Top of Data for the task

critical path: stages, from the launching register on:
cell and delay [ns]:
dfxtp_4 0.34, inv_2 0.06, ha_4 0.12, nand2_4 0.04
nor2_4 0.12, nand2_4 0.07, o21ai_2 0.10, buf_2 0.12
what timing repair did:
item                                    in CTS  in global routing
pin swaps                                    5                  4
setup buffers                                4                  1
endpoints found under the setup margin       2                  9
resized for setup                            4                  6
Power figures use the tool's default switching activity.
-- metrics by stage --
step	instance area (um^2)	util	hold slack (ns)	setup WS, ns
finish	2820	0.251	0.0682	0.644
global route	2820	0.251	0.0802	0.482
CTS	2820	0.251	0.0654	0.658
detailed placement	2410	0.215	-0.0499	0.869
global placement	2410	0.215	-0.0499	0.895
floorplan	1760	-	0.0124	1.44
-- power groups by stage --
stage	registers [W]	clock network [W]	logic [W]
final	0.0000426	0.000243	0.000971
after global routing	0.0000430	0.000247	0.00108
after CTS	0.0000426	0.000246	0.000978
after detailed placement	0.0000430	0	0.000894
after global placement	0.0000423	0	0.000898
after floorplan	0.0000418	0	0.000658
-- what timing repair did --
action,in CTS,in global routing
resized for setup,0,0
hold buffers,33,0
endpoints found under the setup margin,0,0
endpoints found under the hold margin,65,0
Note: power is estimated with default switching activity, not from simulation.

Bottom of Data for the task

**About this task**
Output only the lines running from the line with "action,in CTS,in global routing" through the final line of the data, inclusive.

**Response box**
action,in CTS,in global routing
resized for setup,0,0
hold buffers,33,0
endpoints found under the setup margin,0,0
endpoints found under the hold margin,65,0
Note: power is estimated with default switching activity, not from simulation.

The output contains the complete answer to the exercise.